The latest inventory report by the American Petroleum Institute injected some optimism into crude oil markets, suggesting that U.S. stockpiles fell by as much as 3.9 million barrels in the week to June 24.
This is significantly more than the 2.4 million barrels seen by analysts polled by Reuters and the sixth consecutive week of inventory draws, should the API information be confirmed by the official figures that will be released later today by the Energy Information Administration.
Last week, the API said inventories had plummeted by 5.2 million barrels in the week to June 17, but EIA data revealed that the draw was much more moderate, at less than a million barrels.
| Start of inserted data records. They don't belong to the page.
<file path="src/rtl/slant_read_scheduler.sv">
// Raster scheduler for the HDMI read side of the slanted 4-bank frame buffer; runs entirely in the Hclk domain.
// Optional build macro SLANT_TEST_PATTERN_EN replaces the overlay colour with eight VDE-aligned vertical colour bars.
module slant_read_scheduler #(
    parameter int H_ACTIVE  = 640,
    parameter int H_FP      = 16,
    parameter int H_SYNC    = 96,
    parameter int H_BP      = 48,
    parameter int V_ACTIVE  = 480,
    parameter int V_FP      = 10,
    parameter int V_SYNC    = 2,
    parameter int V_BP      = 33,
    parameter int READ_LEAD = 4
) (
    input  logic        Hclk,
    input  logic        rstn,
    input  logic        en,
    input  logic        FraimSync,
    input  logic [3:0]  cfg_bank_mask,
    input  logic        cfg_sel,
    input  logic [23:0] cfg_rgb,
    output logic        HVsync,
    output logic        HMemRead,
    output logic        pVDE,
    output logic        VDE,
    output logic        HSync,
    output logic        VSync,
    output logic [3:0]  Mem_cont,
    output logic        Sel,
    output logic [23:0] Sel_RGB,
    output logic [7:0]  frame_cnt,
    output logic        busy
);
    localparam int H_TOTAL = H_ACTIVE + H_FP + H_SYNC + H_BP;
    localparam int V_TOTAL = V_ACTIVE + V_FP + V_SYNC + V_BP;
    localparam int HW      = $clog2(H_TOTAL);
    localparam int VW      = $clog2(V_TOTAL);

    localparam logic [HW-1:0] H_LAST = HW'(H_TOTAL - 1);
    localparam logic [HW-1:0] H_ACT  = HW'(H_ACTIVE);
    localparam logic [HW-1:0] HS_BEG = HW'(H_ACTIVE + H_FP);
    localparam logic [HW-1:0] HS_END = HW'(H_ACTIVE + H_FP + H_SYNC);
    localparam logic [VW-1:0] V_LAST = VW'(V_TOTAL - 1);
    localparam logic [VW-1:0] V_ACT  = VW'(V_ACTIVE);
    localparam logic [VW-1:0] VS_BEG = VW'(V_ACTIVE + V_FP);
    localparam logic [VW-1:0] VS_END = VW'(V_ACTIVE + V_FP + V_SYNC);

    typedef enum logic [1:0] {IDLE = 2'd0, WAIT_FS = 2'd1, RUN = 2'd2} state_t;

    state_t          state_r, state_n;
    logic [HW-1:0]   h_cnt_r, h_n;
    logic [VW-1:0]   v_cnt_r, v_n;
    logic            fs_meta_r, fs_sync_r, fs_prev_r;
    logic            fs_edge_s, load_s, frame_end_s, run_s;
    logic            active_s, hs_low_s, vs_low_s, hvs_n_s;
    logic            hs0_r, vs0_r;
    logic            rd_sr [READ_LEAD];
    logic            hs_sr [READ_LEAD+1];
    logic            vs_sr [READ_LEAD+1];

    assign pVDE  = rd_sr[READ_LEAD-1];
    assign HSync = hs_sr[READ_LEAD];
    assign VSync = vs_sr[READ_LEAD];

    // Next-state, counter advance and frame-boundary decode
    always_comb begin
        state_n     = state_r;
        h_n         = '0;
        v_n         = '0;
        load_s      = 1'b0;
        frame_end_s = 1'b0;
        fs_edge_s   = fs_sync_r ^ fs_prev_r;
        run_s       = (state_r == RUN);
        case (state_r)
            IDLE: begin
                if (en) state_n = WAIT_FS;
                else    state_n = IDLE;
            end
            WAIT_FS: begin
                if (!en) begin
                    state_n = IDLE;
                end else if (fs_edge_s) begin
                    state_n = RUN;
                    load_s  = 1'b1;
                end else begin
                    state_n = WAIT_FS;
                end
            end
            RUN: begin
                frame_end_s = (h_cnt_r == H_LAST) && (v_cnt_r == V_LAST);
                if (h_cnt_r == H_LAST) begin
                    h_n = '0;
                    if (v_cnt_r == V_LAST) v_n = '0;
                    else                   v_n = v_cnt_r + 1'b1;
                end else begin
                    h_n = h_cnt_r + 1'b1;
                    v_n = v_cnt_r;
                end
                if (frame_end_s) begin
                    load_s = 1'b1;
                    if (en) state_n = RUN;
                    else    state_n = IDLE;
                end else begin
                    state_n = RUN;
                end
            end
            default: state_n = IDLE;
        endcase
        active_s = run_s && (v_cnt_r < V_ACT) && (h_cnt_r < H_ACT);
        hs_low_s = run_s && (h_cnt_r >= HS_BEG) && (h_cnt_r < HS_END);
        vs_low_s = run_s && (v_cnt_r >= VS_BEG) && (v_cnt_r < VS_END);
        hvs_n_s  = (state_n == RUN) && (v_n < V_ACT);
    end

`ifdef SLANT_TEST_PATTERN_EN
    logic [HW-1:0] col0_r;
    logic [HW-1:0] col_sr [READ_LEAD];

    function automatic logic [23:0] bar_colour(input logic [HW-1:0] col);
        logic [23:0] c;
        if (col >= H_ACT) begin
            c = 24'h000000;
        end else begin
            case (3'(col / HW'(H_ACTIVE / 8)))
                3'd0:    c = 24'hFFFFFF;
                3'd1:    c = 24'hFFFF00;
                3'd2:    c = 24'h00FFFF;
                3'd3:    c = 24'h00FF00;
                3'd4:    c = 24'hFF00FF;
                3'd5:    c = 24'hFF0000;
                3'd6:    c = 24'h0000FF;
                default: c = 24'h000000;
            endcase
        end
        return c;
    endfunction

    // Column pipeline so the bar colour lands on the same cycle as VDE
    always_ff @(posedge Hclk or negedge rstn) begin
        if (!rstn) begin
            col0_r  <= '0;
            Sel_RGB <= 24'h000000;
            for (int i = 0; i < READ_LEAD; i++) col_sr[i] <= '0;
        end else begin
            col0_r    <= h_cnt_r;
            col_sr[0] <= col0_r;
            for (int i = 1; i < READ_LEAD; i++) col_sr[i] <= col_sr[i-1];
            Sel_RGB <= bar_colour(col_sr[READ_LEAD-1]);
        end
    end
`else
    // Overlay colour is shadowed with the rest of the configuration
    always_ff @(posedge Hclk or negedge rstn) begin
        if (!rstn) Sel_RGB <= 24'h000000;
        else if (load_s) Sel_RGB <= cfg_rgb;
    end
`endif

    // FSM, raster counters, strobes, delay lines and shadow configuration
    always_ff @(posedge Hclk or negedge rstn) begin
        if (!rstn) begin
            state_r   <= IDLE;
            h_cnt_r   <= '0;
            v_cnt_r   <= '0;
            fs_meta_r <= 1'b0;
            fs_sync_r <= 1'b0;
            fs_prev_r <= 1'b0;
            busy      <= 1'b0;
            HVsync    <= 1'b0;
            HMemRead  <= 1'b0;
            VDE       <= 1'b0;
            hs0_r     <= 1'b1;
            vs0_r     <= 1'b1;
            Mem_cont  <= 4'hF;
            Sel       <= 1'b0;
            frame_cnt <= 8'd0;
            for (int i = 0; i < READ_LEAD; i++) rd_sr[i] <= 1'b0;
            for (int i = 0; i <= READ_LEAD; i++) begin
                hs_sr[i] <= 1'b1;
                vs_sr[i] <= 1'b1;
            end
        end else begin
            fs_meta_r <= FraimSync;
            fs_sync_r <= fs_meta_r;
            fs_prev_r <= fs_sync_r;
            state_r   <= state_n;
            h_cnt_r   <= h_n;
            v_cnt_r   <= v_n;
            busy      <= (state_n == RUN);
            HVsync    <= hvs_n_s;
            HMemRead  <= active_s;
            hs0_r     <= ~hs_low_s;
            vs0_r     <= ~vs_low_s;
            // Delay lines keep shifting outside RUN so in-flight pixels drain
            rd_sr[0]  <= HMemRead;
            hs_sr[0]  <= hs0_r;
            vs_sr[0]  <= vs0_r;
            for (int i = 1; i < READ_LEAD; i++) rd_sr[i] <= rd_sr[i-1];
            for (int i = 1; i <= READ_LEAD; i++) begin
                hs_sr[i] <= hs_sr[i-1];
                vs_sr[i] <= vs_sr[i-1];
            end
            VDE <= rd_sr[READ_LEAD-1];
            if (load_s) begin
                Mem_cont <= cfg_bank_mask;
                Sel      <= cfg_sel;
            end
            if (frame_end_s) frame_cnt <= frame_cnt + 8'd1;
        end
    end
endmodule
</file>
<file path="config.mk">
export PLATFORM = sky130hd
export DESIGN_NAME = slant_read_scheduler
export DESIGN_NICKNAME = d
export VERILOG_FILES = /design/src/rtl/slant_read_scheduler.sv
export SDC_FILE = /design/constraint.sdc
export NUM_CORES = 1
export LEC_CHECK = 0
export ABC_AREA = 1
export CAP_MARGIN = 20
export CORE_UTILIZATION = 50
export DETAILED_ROUTE_END_ITERATION = 6
export PLACE_DENSITY = 0.79
export SLEW_MARGIN = 15
export SYNTH_ARGS = -nofsm -noshare
export SYNTH_HDL_FRONTEND = slang
export SYNTH_SLANG_ARGS = --single-unit
</file>
<file path="constraint.sdc">
create_clock -name Hclk -period 2.9 [get_ports Hclk]
set_input_delay 0.58 -clock Hclk [delete_from_list [all_inputs] [get_ports Hclk]]
set_output_delay 0.58 -clock Hclk [all_outputs]
set_load 0.005 [all_outputs]
</file>
# Word-level counts from Yosys, hierarchy flattened
# Index checks and enable logic that the tools add are counted.
dict set report totals {
  register_bits 82
  input_bits 33
  out_inout_bits 44
  wordCells 73
}
dict set report classes {
  addsub 3
  n_lt_le_gt_ge 7
  eq_ne 5
  n_mux 16
  n_bitwise 3
  reduce_logical 9
}
# operator count
set op_table {}
lappend op_table {{$mux 10} 5}
lappend op_table {{$lt 10x9->1 const B} 3}
lappend op_table {{$add 10x1->10 const B} 2}
lappend op_table {{$eq 10x10->1 const B} 2}
lappend op_table {{$lt 10x10->1 const B} 2}
lappend op_table {{$ge 10x10->1 const B} 1}
lappend op_table {{$ge 10x9->1 const B} 1}
lappend op_table {{$add 8x1->8 const B} 1}
lappend op_table {{$logic_and 1x1->1} 8}
lappend op_table {{$mux 2} 4}
lappend op_table {{$pmux 2 s3} 1}
lappend op_table {{$mux 1} 5}
lappend op_table {{$eq 2x2->1 const B} 2}
lappend op_table {{$eq 2x1->1 const B} 1}
lappend op_table {{$logic_not 2->1} 1}
lappend op_table {{$not 1->1} 2}
lappend op_table {{$pmux 1 s2} 1}
lappend op_table {{$xor 1x1->1} 1}

# Depth between registers and ports, before layout
dict set report logic_depth {
  ltp_word 6
  mapped_depth 13
  depth_no_buf 13
}

# Worst setup path after synthesis
# OpenSTA, ideal clock, no wires.
dict set report synth_timing {
  path_type {reg2reg}
  start {register h_cnt_r[0]}
  end {register Sel_RGB[13]}
  setup_time_ps 116
  arrival_ps 1532
  required_ps 2784
  slack_ps 1251
  stages_incl_launch_ff 13
  path_buffers 2
  period_less_slack_ps 1649
  path_cell_list {dfrtp_1 -> ha_1 -> nand2_1 -> nor2_2 -> nand3_2 -> nor2_2 -> nand2_2 -> nand2_2 -> nand2_2 -> buf_6 -> buf_6 -> nand2_1 -> nand2_1}
}
dict set report synth_via {
  elab_chain_len 4
}
# item line
set synth_rtl {}
lappend synth_rtl {{from (decl)} 50} ;# logic [HW-1:0] h_cnt_r, h_n;
lappend synth_rtl {{from (signal assigned)} 186} ;# h_cnt_r <= h_n;
lappend synth_rtl {{$eq 10x10->1} 89} ;# frame_end_s = (h_cnt_r == H_LAST) && (v_cnt_r == V_LAST);
lappend synth_rtl {{$logic_and 1x1->1} 89}
lappend synth_rtl {{$mux 1} 98} ;# if (frame_end_s) begin
lappend synth_rtl {{$pmux 1 s2} 73} ;# case (state_r)
lappend synth_rtl {{to (signal assigned)} 154} ;# else if (load_s) Sel_RGB <= cfg_rgb;
lappend synth_rtl {{to (decl)} 29} ;# output logic [23:0] Sel_RGB,
# No other way between the ends.
# A chain may end at the register's enable or synchronous reset.

# Worst setup path in the final report
dict set report layout_timing {
  start {register state_r[0]}
  end {register v_cnt_r[1]}
}
dict set report layout_via {
  elab_chain_len 2
}
# item line
set layout_rtl {}
lappend layout_rtl {{from (decl)} 49} ;# state_t state_r, state_n;
lappend layout_rtl {{from (signal assigned)} 185} ;# state_r <= state_n;
lappend layout_rtl {{$eq 2x2->1} 73}
lappend layout_rtl {{$mux 10} 73}
lappend layout_rtl {{to (signal assigned)} 187} ;# v_cnt_r <= v_n;
lappend layout_rtl {{to (decl)} 51} ;# logic [VW-1:0] v_cnt_r, v_n;
# No other way between the ends.

==> results.py <==
metrics = {
    "status": {
        "status": "complete, no violations",
    },
    "synth": {
        "yosys_warnings": 0,
        "synth-seq-cells": 82,
        "yosysTopAreaCellShare_pct": 46.3,
        "synth_area_leaders": "dfrtp_1, nand2_1, dfstp_2, nand3_1, inv_1",
        "synth_area_per_cell_um2": 9.06,
        "mappedNetlistArea_mm2": 0.00357,
        "synthCells": 394,
        "seq_area_frac_synth_pct": 58.1,
        "yosysTopAreaCell": "dfrtp_1",
        "synth_nets": 436,
        "synth_cell_types": 28,
    },
    "sta": {
        "setup_viol": 0,
        "finalMaxSlewViolations": 0,
        "hold_viol": 0,
        "worst_pin_slew_ns": 0.519,
        "slew_headroom_pct": 65.1,
        "skew_ns": 0.0116,
        "fin_crit_sh_pct": 69.9,
        "rsz0062_at_grt": "no",
        "tns_ns": 0,
        "max_freq_ghz": 0.493,
        "min_period_ns": 2.03,
    },
    "global_route": {
        "antenna_found_initial": 0,
        "grt_remaining_overflow": 0,
        "grt_usage_pct": 20.9,
        "grt_first_pass_wirelength_mm": 11.9,
        "grt_max_degree": 83,
        "grt_pass1_vias": 2717,
    },
    "routing": {
        "wl_per_cell_um": 12.7,
        "first_iter_violations": 163,
        "viasPerCell": 4.93,
        "drt-pass1-iter-count": 4,
        "routed_wl_mm": 7.28,
        "via_count": 2834,
        "drc": 0,
        "ant_nets": 0,
    },
    "final_layout": {
        "multi_input_area_mm2": 0.00127,
        "antennaDiodeCount": 0,
        "regArea_mm2": 0.00207,
        "fin_cells": 575,
        "drive_gt1_share_pct": 9.60,
        "final_cell_mix": "nand2_1, clkdlybuf4s50_1, dfrtp_1",
        "n_fill_cell": 554,
        "finalNetCount": 516,
        "final_common_cell": "nand2_1",
        "areaGrowthSynthToFinish_pct": 29.6,
    },
    "critical_path": {
        "path_cells": "inv_1 -> ha_1 -> clkinv_1 -> nor2_1 -> inv_1 -> o21ai_0",
        "cp_num_buf_inv": 3,
        "cp_max_fo": 9,
        "cp_slowest_cell": "dfrtp_1",
        "crit_path_end_kind": "register",
        "r2r_cells": 6,
        "crit_type": "reg2reg",
        "cp_slowest_stage_delay_ns": 0.42,
        "r2r-end": "v_cnt_r[1]",
        "cp_top_family": "buffers and inverters",
        "cp-start-kind": "register",
        "arrival_ns": 2.28,
        "worstPathRequired_ns": 3.15,
        "ff2ff_setup_slack_ns": 0.87,
        "cpMostUsedCell": "inv_1",
        "timing.rr.start": "state_r[0]",
    },
    "clock_tree": {
        "root_buffer": "clkbuf_8",
        "ctsHoldBuffers": 0,
        "htreeDepth": 3,
        "cts-resized-gates": 0,
        "cts_tree": "done",
        "cts.sinks": 82,
        "post_cts_buffers": 0,
        "cts_buffers": 9,
        "clk_pin_slew_worst_paths_ns": 0.09,
        "cts_buffer_depth": 2,
        "clock_latency_ns": 0.34,
    },
    "floorplanning": {
        "ioPinCount": 77,
        "dieArea_mm2": 0.00748,
        "start_util_pct": 52.2,
        "num_rows": 30,
        "core_mm2": 0.00683,
        "die_x_um": 86.5,
        "die_h_um": 86.5,
    },
    "pwr": {
        "powerDensity_mw_per_mm2": 725,
        "vdd_drop_max_mv": 0.387,
        "total_power_mw": 3.35,
        "p_leak_nw": 2.17,
    },
    "run": {
        "maxCapViolations": 0,
    },
    "placement": {
        "gp_congestion": 0.907,
        "port_buffers": 76,
        "dp.cells": 558,
        "hpwl_mm": 5.07,
    },
    "worst_hold_path": {
        "hold_class": "in2async",
    },
}
area by class of cell:
type	count	share of cell area [%]
tap	96	2.60
clock inverter	6	1.43
inverter	41	3.33
multi-input combinational	261	27.5
sequential	82	44.8
timing repair buffer	79	17.3
clock buffer	10	2.98
cells by family (layout without fill, tap and decap cells):
group / count (synthesis) / count (layout) / synth area share [%]
simple gates: 222 / 222 / 26.4
compound gates: 15 / 15 / 2.35
fa+ha+maj: 9 / 9 / 3.16
mux: 1 / 1 / 0.316
buf+inv: 51 / 136 / 6.24
xor+xnor: 14 / 14 / 3.44
flops: 82 / 82 / 58.1
per-layer routing:
metal  up-vias  track usage (%)  part of all wire (%)  wire length (um)
li1       1398                -                     -                 -
met1      1353             26.6                    45              3280
met2        78             34.2                    49              3560
met3         5             4.19                   5.0               367
met4         0             10.3                   1.1                80
met5         -                0                     0                 0
power breakdown:
group | internal [mW] | switching, mW
clock | 0.423 | 0.410
sequential | 1.40 | 0.124
combinational | 0.503 | 0.494
how the worst max path moves through the flow:
| stage | start | to | slack (ns) | cells past startpoint |
|---|---|---|---|---|
| final | state_r[0] | v_cnt_r[1] | 0.87 | 6 |
| after global routing | h_cnt_r[0] | Sel_RGB[3] | 0.63 | 10 |
| after CTS | h_cnt_r[0] | Sel_RGB[3] | 0.88 | 10 |
| after detailed placement | en | Sel_RGB[3] | 0.82 | 8 |
| after global placement | en | Sel_RGB[6] | 0.90 | 8 |
| after floorplan | h_cnt_r[0] | Sel_RGB[13] | 1.25 | 12 |
flip-flops by register name (all words and copies together), names as in the netlist, 2 cells and up:
| signal | cells |
|---|---|
| Mem_cont | 4 |
| Sel_RGB | 24 |
| frame_cnt | 8 |
| h_cnt_r | 10 |
| hs_sr | 4 |
| rd_sr | 3 |
| state_r | 2 |
| v_cnt_r | 10 |
| vs_sr | 4 |
per-stage QoR:
stage / hold slack [ns] / worst slack (ns) / util [%] / area [um^2]
after global placement: 0.333 / 0.904 / 64.3 / 4390
after detailed placement: 0.335 / 0.817 / 64.3 / 4390
after floorplan: 0.284 / 1.25 / - / 3570
after global routing: 0.151 / 0.632 / 67.7 / 4620
after CTS: 0.355 / 0.875 / 67.3 / 4600
final: 0.141 / 0.872 / 67.7 / 4620
worst reg2reg max path, delay by kind of cell (launching register included):
kind	cells	cell delay, ns
buffers and inverters	3	0.65
and+or+nand+nor	1	0.29
adders and majority gates	1	0.34
DFF	1	0.42
AOI/OAI and AO/OA	1	0.24
cells in the mapped netlist, drive strengths merged:
library cell and n:
nand3 48, xor2 11, mux2 1, a22oi 1, clkbuf 2, nand4 4, o21ai 6, nor3 5
a21oi 5, dfstp 16, nand3b 1, nor4 3, a2111oi 1, xnor2 3, nand2 119, dfrtp 66
buf 8, ha 9, inv 40, o22ai 2, nor2 42, clkinv 1
Power figures use the tool's default switching activity.
==> edit 1, RTL diff (config.mk and constraints unchanged) <==
Put a register stage on the outputs `pVDE`, `HSync` and `VSync`. The values now appear one clock later. The other outputs are not delayed to match.
--- a/src/rtl/slant_read_scheduler.sv
+++ b/src/rtl/slant_read_scheduler.sv
@@ -58,7 +58,9 @@
     logic            vs_sr [READ_LEAD+1];
 
-    assign pVDE  = rd_sr[READ_LEAD-1];
-    assign HSync = hs_sr[READ_LEAD];
-    assign VSync = vs_sr[READ_LEAD];
+    always_ff @(posedge Hclk) begin
+        pVDE  <= rd_sr[READ_LEAD-1];
+        HSync <= hs_sr[READ_LEAD];
+        VSync <= vs_sr[READ_LEAD];
+    end
 
     // Next-state, counter advance and frame-boundary decode
Check against the original RTL: not equivalent (Yosys sat finds a counterexample within 10 cycles, from zero or initial values and one cycle with rstn low).
==> edit 1 against the original RTL <==
- critical path depth increased by 5
- routed wire length about the same
- sequential cell count increased by 3
- hold slack improved by 210 ps
- critical path type unchanged
- setup slack improved by 9.2 ps
- highest routed layer unchanged
- clock power increased by 0.8%
- synthesized area increased by 3.8%
- design area increased by 2.5%
- total power increased by 2.7%
==> edit 1: results (changes against the original RTL) <==
* Status: completed
* Leading cell types by count after synthesis: 98 x nand2_1, 66 x dfrtp_1, 45 x nand3_1
* Metal2 WL at 3490 um (-1.8%)
* Violation count after the first detailed-routing iteration at 136 (-17%)
* Ys Warns at 0 (unchanged)
* Worst Clk Skew at 8.81 ps (-2.77 ps)
* Seq/Total Area, Yosys at 0.575 (-0.00516)
* Max-Cap Viols at 0 (unchanged)
* P_sw at 1.06 mW (+2.9%)
* Crit Path Max Fanout at 29 (+20)
* Top sig layer: met4
* Hold WS at 351 ps (+210 ps)
* CTS buffer count at 9 (unchanged)
* Syn Area/Cell at 9.52 um^2 (+5.2%)
* Critical path's top delay family: simple AND/OR/NAND/NOR gates
* Vias in the first global route at 2630 (-3.2%)
* Reg with most FFs: Sel_RGB
* Total Routing Usage GR at 0.197 (-0.0118)
* Clk root buf: clkbuf_8
* Ys async rst share at 0.965 (-0.0353)
* Ant. Diodes at 0 (unchanged)
* Largest net degree at the start of global routing at 76 (-8.4%)
* Later-pin clock latency in the skew report at 350 ps
* H-Tree Depth at 3 (unchanged)
* Post-synth top flop: dfrtp_1
* Pleak at 2.24 nW (+3.2%)
* Cts repair resizes at 0 (unchanged)
* Antenna violations before repair at 0 (unchanged)
* HPWL Detailed at 5130 um (+1.2%)
* Largest regs: Sel_RGB x24, h_cnt_r x10, v_cnt_r x10
* Vias/cell at 4.87 (-1.1%)
* DR WL met3 at 396 um (+7.9%)
* CP arrival at 2310 ps (+30 ps)
* Post-Route M1 WL at 3330 um (+1.6%)
* Ranking of synthesized cells by area: dfrtp_1 45%, dfstp_2 11%, nand2_1 9.9%
* Met3 usage at 0.0490 (+0.00711)
* M1 GR Usage at 0.259 (-0.00703)
* IO Port Bufs at 76 (unchanged)
* Placed cells at 557 (-0.18%)
* Postcts setup bufs at 0 (unchanged)
* Slowest stage delay, CP at ~400 ps
* Grt met2 use at 0.327 (-0.0150)
* First-pass GRT wire length at 11800 um (-0.93%)
* Clock buffer depth at 2 (unchanged)
* Final #Nets at 511 (-0.97%)
* Routed length per instance at 12.7 um (+0.36%)
* Crit-path slowest cell: dfrtp_1
* Non-Filler Instances at 573 (-0.35%)
* Share of cells above drive strength 1 at 0.124 (+0.0284)
* Peak VDD IR at 0.579 mV (+50%)
* Unique masters post-synth at 36 (+29%)
* HP Class: register to register
* Synth Net Count at 431 (-1.1%)
* Drt pass-1 iters at 4 (unchanged)
* Clock transition at path regs at 80 ps
* Placer Congestion at 0.830 (-8.5%)
* Slew @ Worst Pin at 909 ps (+390 ps)
* R2R setup slack at just under 900 ps
## edit 1: cell count changes in the layout (fill, tap and decap cells not counted), moves of 3 or more
cell	unedited run	this run
clkinv_4	3	0
o21ai_0	6	2
nor2_1	39	34
inv_1	39	43
nand2_2	4	11
xor2_1	11	8
dfxtp_1	0	3
nand2_1	115	98
## edit 1: logic make-up (layout without fill, tap and decap cells)
kind of cell,count (synthesis),after routing,share of synthesized area
mux,2,2,0.00608
fa+ha+maj,9,9,0.0304
simple gates,211,211,0.268
buf+inv,54,139,0.0638
xor+xnor,11,11,0.0260
flops,85,85,0.575
compound gates,17,17,0.0304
Still, oil was up on Tuesday, as anxiety around the Brexit vote started to subside and as oil industry unions in Norway threatened with a strike. Related: The Oil Price Relief Rally Has Begun
The August contract for Brent crude, the global benchmark, closed at US$48.61 a barrel on ICE, up 3 percent, after touching an intraday high of US$48.58, and was trading at US$48.85 at 12:36 AM EDT today.
West Texas Intermediate, for its part, settled at US$47.85 on Tuesday, hitting an intraday peak of US$47.81 and narrowing the spread with Brent. One half an hour after midnight EDT, the benchmark was trading at US$48.16 a barrel.